There’s lots of talk at the moment of regulation within the invoice finance industry. Whichever way invoice finance is delivered, through a disclosed factoring facility or confidential invoice discounting the level of funding brought to a business can be really beneficial and with the facility size mirroring sales they are the most suited working capital facilities. Bad publicity is meaning these really valuable tools are not being used by as many businesses as possible.
In recent years there has been a growth in the number of providers, bringing healthy levels of competition and a corresponding increase in the number of businesses offering support services, from software, recruitment and legal to the broking community and insolvency world.

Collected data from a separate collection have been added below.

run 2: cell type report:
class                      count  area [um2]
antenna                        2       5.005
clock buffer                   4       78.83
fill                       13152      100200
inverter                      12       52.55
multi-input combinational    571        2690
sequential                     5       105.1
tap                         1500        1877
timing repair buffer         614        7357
File: src/rtl/tickgen_multi.sv
// tickgen_multi -- bank of independent programmable tick / square-wave generators.
// Latency: tick is combinational from channel state; a divisor update lands at the
//   next tick of an enabled channel, or on the next edge of a disabled channel.
// Backpressure: cfg_ready drops while the addressed channel holds an unapplied update.
// Ports: clk, rst_n (async, active-low); en[CHANNELS] per-channel run enables;
//   sync_clr clears all phases; cfg_valid/cfg_ready/cfg_ch/cfg_div divisor update;
//   tick[CHANNELS] one-cycle strobe per period; sq[CHANNELS] toggles on every tick.
module tickgen_multi #(
  parameter  int CHANNELS    = 4,
  parameter  int DIV_W       = 26,
  parameter  int DEFAULT_DIV = 5_000_000,
  localparam int CH_W        = (CHANNELS > 1) ? $clog2(CHANNELS) : 1
) (
  input  logic                clk,
  input  logic                rst_n,
  input  logic [CHANNELS-1:0] en,
  input  logic                sync_clr,
  input  logic                cfg_valid,
  output logic                cfg_ready,
  input  logic [CH_W-1:0]     cfg_ch,
  input  logic [DIV_W-1:0]    cfg_div,
  output logic [CHANNELS-1:0] tick,
  output logic [CHANNELS-1:0] sq
);

  localparam logic [DIV_W-1:0] RST_DIV = DIV_W'(DEFAULT_DIV);
  localparam logic [DIV_W-1:0] ONE     = DIV_W'(1);

  logic [CHANNELS-1:0][DIV_W-1:0] cnt_q, cnt_d;
  logic [CHANNELS-1:0][DIV_W-1:0] div_act_q, div_act_d;
  logic [CHANNELS-1:0][DIV_W-1:0] div_shd_q, div_shd_d;
  logic [CHANNELS-1:0]            pend_q, pend_d;
  logic [CHANNELS-1:0]            sq_q, sq_d;

  logic [CHANNELS-1:0][DIV_W-1:0] term_w;
  logic [CHANNELS-1:0]            tick_w;
  logic [CHANNELS-1:0]            xfer_w;
  logic                           cfg_ready_w;

  // Terminal count is div_eff-1; a programmed divisor of 0 behaves as 1.
  // The rst_n term keeps tick low during reset even when DEFAULT_DIV <= 1.
  always_comb begin
    for (int i = 0; i < CHANNELS; i++) begin
      term_w[i] = (div_act_q[i] == '0) ? '0 : div_act_q[i] - ONE;
      tick_w[i] = rst_n & en[i] & (cnt_q[i] == term_w[i]);
    end
  end

  // Out-of-range channel indices match nothing, so they are always ready and
  // the transfer is silently dropped.
  always_comb begin
    cfg_ready_w = 1'b1;
    for (int i = 0; i < CHANNELS; i++) begin
      if (cfg_ch == CH_W'(i)) begin
        cfg_ready_w = ~pend_q[i];
      end
    end
    for (int i = 0; i < CHANNELS; i++) begin
      xfer_w[i] = cfg_valid & cfg_ready_w & (cfg_ch == CH_W'(i));
    end
  end

  always_comb begin
    cnt_d     = cnt_q;
    div_act_d = div_act_q;
    div_shd_d = div_shd_q;
    pend_d    = pend_q;
    sq_d      = sq_q;
    for (int i = 0; i < CHANNELS; i++) begin
      if (sync_clr || !en[i]) begin
        // Phase is being discarded, so any staged divisor can land right away
        // and a new one can go straight to the active register.
        cnt_d[i] = '0;
        sq_d[i]  = 1'b0;
        if (pend_q[i]) begin
          div_act_d[i] = div_shd_q[i];
          pend_d[i]    = 1'b0;
        end
        if (xfer_w[i]) begin
          div_act_d[i] = cfg_div;
        end
      end else begin
        if (tick_w[i]) begin
          cnt_d[i] = '0;
          sq_d[i]  = ~sq_q[i];
          if (pend_q[i]) begin
            div_act_d[i] = div_shd_q[i];
            pend_d[i]    = 1'b0;
          end
        end else begin
          cnt_d[i] = cnt_q[i] + ONE;
        end
        // A running channel stages the update so the current period completes
        // untouched. xfer implies pend_q=0, so this never collides with the
        // apply above.
        if (xfer_w[i]) begin
          div_shd_d[i] = cfg_div;
          pend_d[i]    = 1'b1;
        end
      end
    end
  end

  always_ff @(posedge clk or negedge rst_n) begin
    if (!rst_n) begin
      cnt_q     <= '0;
      div_act_q <= {CHANNELS{RST_DIV}};
      div_shd_q <= {CHANNELS{RST_DIV}};
      pend_q    <= '0;
      sq_q      <= '0;
    end else begin
      cnt_q     <= cnt_d;
      div_act_q <= div_act_d;
      div_shd_q <= div_shd_d;
      pend_q    <= pend_d;
      sq_q      <= sq_d;
    end
  end

  assign tick      = tick_w;
  assign sq        = sq_q;
  assign cfg_ready = cfg_ready_w;

endmodule

File: config.mk
export PLATFORM = sky130hd
export DESIGN_NAME = tickgen_multi
export DESIGN_NICKNAME = d
export VERILOG_FILES = /design/src/rtl/tickgen_multi.sv
export SDC_FILE = /design/constraint.sdc
export NUM_CORES = 1
export LEC_CHECK = 0
export BUFFER_PORTS_ARGS = -buffer_cell sky130_fd_sc_hd__buf_2
export CORE_MARGIN = 2
export CORE_UTILIZATION = 65
export CTS_CLUSTER_SIZE = 40
export DETAILED_ROUTE_END_ITERATION = 8
export PLACE_DENSITY = 0.83
export SYNTH_ARGS = -nofsm -noshare
export SYNTH_HDL_FRONTEND = slang
export SYNTH_SLANG_ARGS = --single-unit
File: constraint.sdc
create_clock -name clk -period 8.3 [get_ports clk]
set_input_delay 1.66 -clock clk [delete_from_list [all_inputs] [get_ports clk]]
set_output_delay 1.66 -clock clk [all_outputs]
set_load 0.05 [all_outputs]
==> metrics.sh <==
NETSWITCHINGFRACTION=0.324
ANTENNA-DIODE-COUNT=0
INITIAL_UTIL=0.656
IOS=45
SLOWEST_DELAY_PS=590
RR_WORST_DEPTH=9
MAXIMUM_NUMBER_OF_PINS_ON_ONE_NET_BEFORE_GLOBAL_ROUTE_REPAIR=135
FINAL.PERIOD_UTILIZATION=0.753
WORSTMARGINPINSLEW_PS=1290
CLOCK-ROOT-BUFFER='sky130_fd_sc_hd__clkbuf_16'
DR_WL_MET2_UM=26600
CTS_POST_SETUP_BUFFERS_INSERTED=0
TIMING_MAX_TRANSITION_VIOLATIONS_FINAL=0
CTS-RESIZED-GATES=0
FINAL_HOLD_VIOLATION_COUNT=0
P_LEAK_nW=8.61
FIN_CRIT_PS=6250
DETAILROUTE.VIA_COUNT=18167
CRIT_BUF_INV=2
SEQ_POWER_SHARE=0.415
VDD_IR_DROP_MAX_V=0.000190
CTS_HTREE_LEVELS=2
CLK_PATH_BUF_DEPTH=3
SYNTH_FF_TYPE='sky130_fd_sc_hd__dfrtp_1'
PWR-SHARE-CLK=0.343
GLOBALPLACE.CONGESTION=0.942
SYNTH.CELL_AREA_UM2=20600
POSTSYNTH.ASYNCRESETSHARE=1.00
PLACE_HPWL_UM=39100
SYN-NUM-NETS=2290
MAXCLOCKFREQUENCY_MHz=160
HIGHEST-SIGNAL-LAYER='met5'
NUMPORTBUFFERS=44
POSTSYNTHREGISTERBITS=320
REG2REG_FROM='div_act_q[54]'
FINAL_UTIL=0.705
SYNTH_CELLS=2246
DIE_AREA_UM2=33100
WORSTPATHREQUIRED_PS=6640
CRIT_START='div_act_q[26]'
ANT_NETS=0
CRITICAL_PATH.ENDPOINT_TYPE='primary output'
ENDPOINT='tick[1]'
CRIT_PATH_SLOWEST_CELL='sky130_fd_sc_hd__nor2_1'
TOTALWIRELENGTH_UM=58300
SYNTHESIS.AREA_PER_INSTANCE_UM2=9.17
PLACED_CELL_AREA_UM2=20800
GRT_USAGE=0.353
GRT_FIRST_PASS_WIRELENGTH_UM=93800
GRT_PASS1_VIAS=17116
SYNTH.YOSYS.SEQ_AREA_SHARE=0.393
MET3_LENGTH_UM=4770
FINALSETUPTNS_PS=0
CRIT_PATH_ARRIVAL_TIME_PS=4590
CLK_TRANSITION_REPORTED_PATHS_PS=60
NUM-FILL-CELLS=2315
ROUTE.DETAILED.WL_PER_INST_UM=22.3
REMAINING_DRC_ERRORS=0
DRT_ITER0_MARKERS=1924
LAYOUT-AREA-OVERHEAD-VS-SYNTH_PCT=7.41
FINAL_CELL_MIX='256 x sky130_fd_sc_hd__dfrtp_1, 217 x sky130_fd_sc_hd__nor2_1, 133 x sky130_fd_sc_hd__nand3_1'
POWER.DENSITY_CELL_AREA_nW_PER_UM2=235
CRIT_CHAIN='inv_1 -> ha_1 -> nor4b_1 -> nand4_1 -> nor2_1 -> a211o_1 -> nand2_1 -> or4_1 -> or4_1 -> nor4b_1 -> buf_2'
CTSHOLDBUFFERS=0
SWITCHING_POWER_TOTAL_mW=1.68
DRT_FIRST_PASS_ITERS=7
DIEHEIGHT_UM=182
AVGVIACOUNTPERCELL=6.96
FIN_WORST_SKEW_PS=18.4
DRIVE_ABOVE_1_SHARE=0.162
NUMCTSBUFFERS=37
DESIGN_AREA_UM2=22100
CTS.SINKS=320
FINAL_COMMON_CELL='sky130_fd_sc_hd__dfrtp_1'
TIMING.CRITICAL_PATH.FANOUT_MAX=9
ANTENNA_FOUND_INITIAL=2
CORE.ROWCOUNT=65
CRITICAL_PATH_CLASS='register to primary output'
MAX_CAP_VIOLATIONS=0
POWER.INTERNAL_mW=3.51
CORE_REGION_AREA_UM2=31400
CTS_TREE='built'
YOSYS_WARNINGS=0
CLK_LATENCY_PS=570
PATH_DEPTH=11
DRT-MET1-WL_UM=24700
GRT_SETUP_UNREPAIRED='false'
LAYOUT.NETS=2225
FLOORPLAN.DIE.WIDTH_UM=182
SYNTH-EDFF-COUNT=0
TIMING.CRITICAL_PATH.MAX_DELAY_FAMILY='simple AND/OR/NAND/NOR gates'
GLOBALROUTE.TOTALOVERFLOW=0
HP-START='div_shd_q[24]'
REG2REG_SETUP_SLACK_PS=2950
FINAL_SETUP_VIOLATION_COUNT=0
HOLD_PATH_CLASS='register to register'
STATUS='completed'
CRITICAL_PATH.STARTPOINT_TYPE='register'
COMBINATIONALPOWERSHARE=0.242
TIMING.RR.END='div_act_q[66]'
POWER.TOTAL_mW=5.20
MAX_SLEW_MARGIN=0.140
YS_TYPES=97
### src/rtl/peripheral_spram_bb_ctrl.sv
// peripheral_spram_bb_ctrl: parametrised single-port RAM slave for the bb bus with wait states, read pipeline and error responses
module peripheral_spram_bb_ctrl #(
  parameter int AW          = 32,
  parameter int DW          = 32,
  parameter int MEM_SIZE    = 256,
  parameter int WAIT_STATES = 0,
  parameter int RD_LATENCY  = 1
) (
  input  logic            clk_i,
  input  logic            rst_ni,
  input  logic            req_i,
  input  logic            we_i,
  input  logic [AW-1:0]   addr_i,
  input  logic [DW/8-1:0] be_i,
  input  logic [DW-1:0]   wdata_i,
  output logic            gnt_o,
  output logic            rvalid_o,
  output logic [DW-1:0]   rdata_o,
  output logic            err_o
);
  localparam int NB    = DW / 8;
  localparam int MW    = $clog2(MEM_SIZE);
  localparam int OW    = $clog2(NB);
  localparam int IW    = MW - OW;
  localparam int DEPTH = MEM_SIZE / NB;
  localparam int CW    = (WAIT_STATES > 0) ? $clog2(WAIT_STATES + 1) : 1;

  typedef enum logic [2:0] {S_IDLE, S_WAIT, S_ACCESS, S_PIPE, S_RESP} state_e;

  state_e          state_q, state_d, first_st;
  logic [CW-1:0]   cnt_q, cnt_d;
  logic            we_q, we_d, bad_q, bad_d, rvalid_q, rvalid_d, err_q, err_d;
  logic            acc, bad;
  logic [IW-1:0]   idx_q, idx_d;
  logic [NB-1:0]   be_q, be_d;
  logic [DW-1:0]   wdata_q, wdata_d, pipe_q, pipe_d, rdata_q, rdata_d, rd_val;
  logic [DW-1:0]   mem [DEPTH];

  assign gnt_o    = (state_q == S_IDLE) || (state_q == S_RESP);
  assign acc      = req_i && gnt_o;
  assign bad      = (addr_i[AW-1:MW] != '0) || ((addr_i & AW'(NB - 1)) != '0);
  assign first_st = (WAIT_STATES > 0) ? S_WAIT : S_ACCESS;
  assign rd_val   = (we_q || bad_q) ? '0 : mem[idx_q];
  assign rvalid_o = rvalid_q;
  assign rdata_o  = rdata_q;
  assign err_o    = err_q;

  // Next state, request capture on acceptance, read pipeline and response registers
  always_comb begin
    state_d  = state_q;
    cnt_d    = cnt_q;
    we_d     = acc ? we_i : we_q;
    bad_d    = acc ? bad : bad_q;
    idx_d    = acc ? addr_i[MW-1:OW] : idx_q;
    be_d     = acc ? be_i : be_q;
    wdata_d  = acc ? wdata_i : wdata_q;
    case (state_q)
      S_IDLE, S_RESP: begin
        state_d = acc ? first_st : S_IDLE;
        cnt_d   = acc ? CW'((WAIT_STATES > 0) ? WAIT_STATES - 1 : 0) : cnt_q;
      end
      S_WAIT: begin
        state_d = (cnt_q == '0) ? S_ACCESS : S_WAIT;
        cnt_d   = (cnt_q == '0) ? cnt_q : cnt_q - CW'(1);
      end
      S_ACCESS: state_d = (RD_LATENCY == 2) ? S_PIPE : S_RESP;
      S_PIPE:   state_d = S_RESP;
      default:  state_d = S_IDLE;
    endcase
    pipe_d   = (state_q == S_ACCESS) ? rd_val : pipe_q;
    rdata_d  = (state_q == S_ACCESS && RD_LATENCY == 1) ? rd_val :
               (state_q == S_PIPE) ? pipe_q : rdata_q;
    rvalid_d = (state_d == S_RESP);
    err_d    = (state_d == S_RESP) ? bad_q : err_q;
  end

  // Control and datapath registers; a reset abandons any in-flight transaction
  always_ff @(posedge clk_i or negedge rst_ni) begin
    if (!rst_ni) begin
      state_q  <= S_IDLE;
      cnt_q    <= '0;
      we_q     <= 1'b0;
      bad_q    <= 1'b0;
      idx_q    <= '0;
      be_q     <= '0;
      wdata_q  <= '0;
      pipe_q   <= '0;
      rdata_q  <= '0;
      rvalid_q <= 1'b0;
      err_q    <= 1'b0;
    end else begin
      state_q  <= state_d;
      cnt_q    <= cnt_d;
      we_q     <= we_d;
      bad_q    <= bad_d;
      idx_q    <= idx_d;
      be_q     <= be_d;
      wdata_q  <= wdata_d;
      pipe_q   <= pipe_d;
      rdata_q  <= rdata_d;
      rvalid_q <= rvalid_d;
      err_q    <= err_d;
    end
  end

  // Byte-masked write at the ACCESS edge; storage is intentionally not reset
  always_ff @(posedge clk_i) begin
    if (state_q == S_ACCESS && we_q && !bad_q)
      for (int k = 0; k < NB; k++)
        if (be_q[k]) mem[idx_q][8*k +: 8] <= wdata_q[8*k +: 8];
  end
endmodule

Since the economic slump low interest rates and competition have squeezed margins so funders have sought ways of maintaining returns, hence the greater use of termination fees, breach fees, renewal fees etc etc, which are understandably in many cases causing concern. All those in the industry will have seen or heard of examples where it would be very hard to justify apparent excesses.
The support services can compound the problem and whilst an Insolvency Practitioners (IP) role is an important one the relationships that exist between funders and some IP’s adds fuel to the fire. Even if the motivation is correct, to an outsider it can appear very troubling.
Regulation is no panacea and there will always be rogues but at the moment the industry is very much not helping itself and the organisation that notionally provides governance is clearly worthless. Regulation needs careful consideration, with input from all interested parties.